EPA Gets Earful On Pebble

The Environmental Protection Agency had barely started its five hours of public testimony in Anchorage before 100 people signed up to speak on the proposed limits to the Pebble Mine project.

The restrictions were offered last month, and they would effectively prevent the controversial mine from being built under the Clean Water Act. Because the Pebble Project has not yet applied for a permit, the determination was made based on studies of comparable mines. Such a preemptive decision is highly unusual for the agency, and a large crowd packed mostly with activists wearing “No Pebble” stickers showed up to offer public comment.
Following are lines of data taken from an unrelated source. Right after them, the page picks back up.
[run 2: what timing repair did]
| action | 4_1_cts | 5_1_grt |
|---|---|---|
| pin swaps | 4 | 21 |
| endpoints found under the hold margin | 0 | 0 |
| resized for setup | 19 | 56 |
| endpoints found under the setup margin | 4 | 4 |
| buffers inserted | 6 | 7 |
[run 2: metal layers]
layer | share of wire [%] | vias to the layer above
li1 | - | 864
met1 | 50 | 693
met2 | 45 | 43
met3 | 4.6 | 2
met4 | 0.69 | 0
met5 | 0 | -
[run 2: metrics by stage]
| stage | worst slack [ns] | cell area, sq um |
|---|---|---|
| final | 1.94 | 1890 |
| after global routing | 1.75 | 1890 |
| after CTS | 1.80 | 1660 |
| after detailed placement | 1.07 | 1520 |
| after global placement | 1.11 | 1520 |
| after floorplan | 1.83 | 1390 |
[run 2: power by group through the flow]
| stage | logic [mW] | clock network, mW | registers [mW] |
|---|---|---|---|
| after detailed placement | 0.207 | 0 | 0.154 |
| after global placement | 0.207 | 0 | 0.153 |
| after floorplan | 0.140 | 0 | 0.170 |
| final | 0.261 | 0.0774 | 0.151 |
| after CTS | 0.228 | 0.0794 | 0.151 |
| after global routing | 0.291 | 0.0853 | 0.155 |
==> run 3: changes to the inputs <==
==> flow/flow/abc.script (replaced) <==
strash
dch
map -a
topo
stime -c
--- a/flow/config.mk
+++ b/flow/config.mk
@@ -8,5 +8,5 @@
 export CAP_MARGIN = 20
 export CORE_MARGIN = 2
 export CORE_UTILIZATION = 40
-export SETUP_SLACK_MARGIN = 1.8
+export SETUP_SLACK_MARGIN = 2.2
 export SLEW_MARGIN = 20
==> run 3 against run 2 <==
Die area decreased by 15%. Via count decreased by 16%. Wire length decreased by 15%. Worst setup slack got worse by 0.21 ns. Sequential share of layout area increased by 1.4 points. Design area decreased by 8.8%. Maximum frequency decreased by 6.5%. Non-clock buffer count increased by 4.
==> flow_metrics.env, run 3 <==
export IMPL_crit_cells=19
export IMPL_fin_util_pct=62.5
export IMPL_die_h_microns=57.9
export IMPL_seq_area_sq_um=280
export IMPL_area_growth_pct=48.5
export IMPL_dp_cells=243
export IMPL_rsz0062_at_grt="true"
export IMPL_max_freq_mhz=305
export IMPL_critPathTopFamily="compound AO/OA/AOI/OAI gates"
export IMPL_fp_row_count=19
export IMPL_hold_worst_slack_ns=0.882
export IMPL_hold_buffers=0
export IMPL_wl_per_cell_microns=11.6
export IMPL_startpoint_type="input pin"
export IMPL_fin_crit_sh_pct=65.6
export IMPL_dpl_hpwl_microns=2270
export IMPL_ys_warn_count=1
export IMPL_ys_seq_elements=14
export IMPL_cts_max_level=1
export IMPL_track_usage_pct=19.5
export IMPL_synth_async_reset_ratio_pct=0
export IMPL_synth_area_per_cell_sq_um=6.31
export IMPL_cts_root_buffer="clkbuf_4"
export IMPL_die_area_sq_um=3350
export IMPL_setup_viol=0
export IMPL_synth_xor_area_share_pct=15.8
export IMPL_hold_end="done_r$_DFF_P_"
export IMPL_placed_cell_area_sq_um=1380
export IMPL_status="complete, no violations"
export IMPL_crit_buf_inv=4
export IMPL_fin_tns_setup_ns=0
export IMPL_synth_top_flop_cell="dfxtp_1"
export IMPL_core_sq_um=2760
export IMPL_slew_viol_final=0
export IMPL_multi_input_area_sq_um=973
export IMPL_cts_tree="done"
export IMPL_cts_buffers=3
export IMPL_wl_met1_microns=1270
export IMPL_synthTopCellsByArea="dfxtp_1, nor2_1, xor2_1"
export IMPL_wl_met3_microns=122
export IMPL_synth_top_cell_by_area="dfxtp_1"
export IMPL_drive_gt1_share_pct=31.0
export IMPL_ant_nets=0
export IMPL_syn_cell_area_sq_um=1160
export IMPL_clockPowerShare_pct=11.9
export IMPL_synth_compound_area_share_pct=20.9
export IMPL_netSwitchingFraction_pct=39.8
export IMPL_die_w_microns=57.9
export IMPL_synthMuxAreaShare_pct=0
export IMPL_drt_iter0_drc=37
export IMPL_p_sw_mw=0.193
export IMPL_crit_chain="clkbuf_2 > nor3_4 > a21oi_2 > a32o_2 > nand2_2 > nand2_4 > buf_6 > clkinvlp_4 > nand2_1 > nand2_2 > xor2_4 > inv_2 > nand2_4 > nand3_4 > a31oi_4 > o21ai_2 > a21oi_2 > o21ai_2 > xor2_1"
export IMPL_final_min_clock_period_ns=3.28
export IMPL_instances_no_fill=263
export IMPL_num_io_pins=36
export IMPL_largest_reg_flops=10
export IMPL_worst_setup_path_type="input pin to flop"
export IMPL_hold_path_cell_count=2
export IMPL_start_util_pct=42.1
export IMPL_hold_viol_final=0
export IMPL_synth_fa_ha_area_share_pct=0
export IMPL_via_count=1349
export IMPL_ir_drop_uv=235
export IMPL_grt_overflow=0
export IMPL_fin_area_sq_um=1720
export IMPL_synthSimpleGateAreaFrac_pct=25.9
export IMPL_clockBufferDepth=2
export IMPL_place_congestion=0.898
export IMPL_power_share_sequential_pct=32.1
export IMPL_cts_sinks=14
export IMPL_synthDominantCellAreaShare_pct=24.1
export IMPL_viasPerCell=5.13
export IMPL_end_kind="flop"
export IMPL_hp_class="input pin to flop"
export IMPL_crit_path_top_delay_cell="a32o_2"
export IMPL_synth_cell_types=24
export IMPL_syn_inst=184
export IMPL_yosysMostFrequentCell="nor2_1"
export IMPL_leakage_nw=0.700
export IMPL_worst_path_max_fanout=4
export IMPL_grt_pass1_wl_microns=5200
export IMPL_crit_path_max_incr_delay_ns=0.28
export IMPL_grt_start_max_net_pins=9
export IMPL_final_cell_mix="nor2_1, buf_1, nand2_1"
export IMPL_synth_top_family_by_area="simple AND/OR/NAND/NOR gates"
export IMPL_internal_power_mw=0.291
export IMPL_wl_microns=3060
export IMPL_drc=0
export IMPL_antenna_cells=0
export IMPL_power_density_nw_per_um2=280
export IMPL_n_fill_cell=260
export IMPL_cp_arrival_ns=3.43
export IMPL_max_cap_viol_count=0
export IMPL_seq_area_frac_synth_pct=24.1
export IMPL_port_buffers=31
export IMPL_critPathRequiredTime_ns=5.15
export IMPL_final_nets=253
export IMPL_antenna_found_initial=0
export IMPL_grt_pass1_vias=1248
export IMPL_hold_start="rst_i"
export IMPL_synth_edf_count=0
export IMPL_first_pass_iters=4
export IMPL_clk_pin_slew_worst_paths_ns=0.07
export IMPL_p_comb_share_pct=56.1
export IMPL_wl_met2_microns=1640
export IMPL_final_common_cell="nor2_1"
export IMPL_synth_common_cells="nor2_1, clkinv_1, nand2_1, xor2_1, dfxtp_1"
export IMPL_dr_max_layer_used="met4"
This design comes from an exercise in tuning for a short achievable clock period and few clock cycles on the open sky130 flow, not from production work. RTL that was checked went through simulation tests only; none was proved equivalent to the original. Power and IR drop assume default switching activity.

## cache
module cache(PRead_request, PWrite_request, PWrite_data, PAddress, clk, rst, MRead_data, MRead_ready, MWrite_done,
             MRead_request, MWrite_request, MWrite_data, MAddress, PRead_ready, PWrite_done, PRead_data);
Size: ~750 cells after synthesis, ~290 flip-flops, about 82 I/O pins.
Settings: LEC_CHECK=0, ABC_CLOCK_PERIOD_IN_PS=3000, CAP_MARGIN=20, CORE_MARGIN=2, CORE_UTILIZATION=40, SETUP_SLACK_MARGIN=1.8, SLEW_MARGIN=20; clock period 5.0 ns.
run.sh (not shown) runs the stock make flow with config.mk's settings and CLKGATE_MAP_FILE= SYNTH_SCRIPT=/design/flow/synth_recipe.tcl, a recipe that flattens the netlist after the stock synthesis.
Next try:
ABC_CLOCK_PERIOD_IN_PS = not set   (was 3000)
SETUP_SLACK_MARGIN = not set   (was 1.8)
Result: Total power went down by 3.5%; fmax went down by 23%; design area falls by 7.4%; cell count drops by 0.77%; worst hold slack is about the same; via count falls by 2.0%; count of clock-buffer cells in the layout drops by 1; worst setup slack got worse by 1.1 ns; register-to-register slack gets worse by 0.17 ns; utilization came out lower by 3.9 points.
Function was not checked in any run of this note: the RTL went through the layout flow alone.

Another version of the RTL of cache (not shown whole).
Size in the first run: ~690 cells after synthesis, about 0.013 sq mm of cells after synthesis.
export LEC_CHECK = 0
export ABC_CLOCK_PERIOD_IN_PS = 2200
export CAP_MARGIN = 20
export CORE_MARGIN = 2
export CORE_UTILIZATION = 40
export SETUP_SLACK_MARGIN = 2.8
export SLEW_MARGIN = 20
create_clock -name core_clock -period 5.0 [get_ports {clk}]
The first run completed with no timing, DRC or antenna violations.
While the EPA was primarily there to listen, regional administrator Dennis McLerran also justified the decision to block a large-scale mine in the Bristol Bay region.

“We find that even a mine of .25 billion tons – the median size of the world’s porphyry copper mines but only an eighth of the smallest mine size contemplated by Northern Dynasty Minerals at the Pebble site – would exceed the following unacceptable effects: loss of streams, the loss of five or miles of streams of documented salmon occurrence,” says McLerran.

McLerran described the Bristol Bay salmon fishery as an “extraordinary” resource that merits protection from the risk of a mining disaster.

Tom Collier the CEO of Pebble Mine was the first person to give public testimony, and he was allowed five minutes to speak. He accused the EPA of restricting the Pebble project based on a “fantasy mine” scenario.

“We think there’s a process that the statute outlines for that, and you are keeping us from being able to take advantage of that process,” said Collier.

Collier also expressed concern over the breach of the Mount Polley tailings dam, but asked that the audience avoid “jumping to conclusions” over what the failure should mean for the mining industry.

If developed, the Pebble project would be one of the largest open-pit mines in the world. The value of the mine is estimated at $300 billion. Native groups and commercial fishermen have come out against it, arguing that it could jeopardize the largest sockeye salmon run in the world.

EPA officials will be traveling to a half dozen villages in the Bristol Bay region later this week to hear more public testimony. The agency will be take written comment on the project through September 19.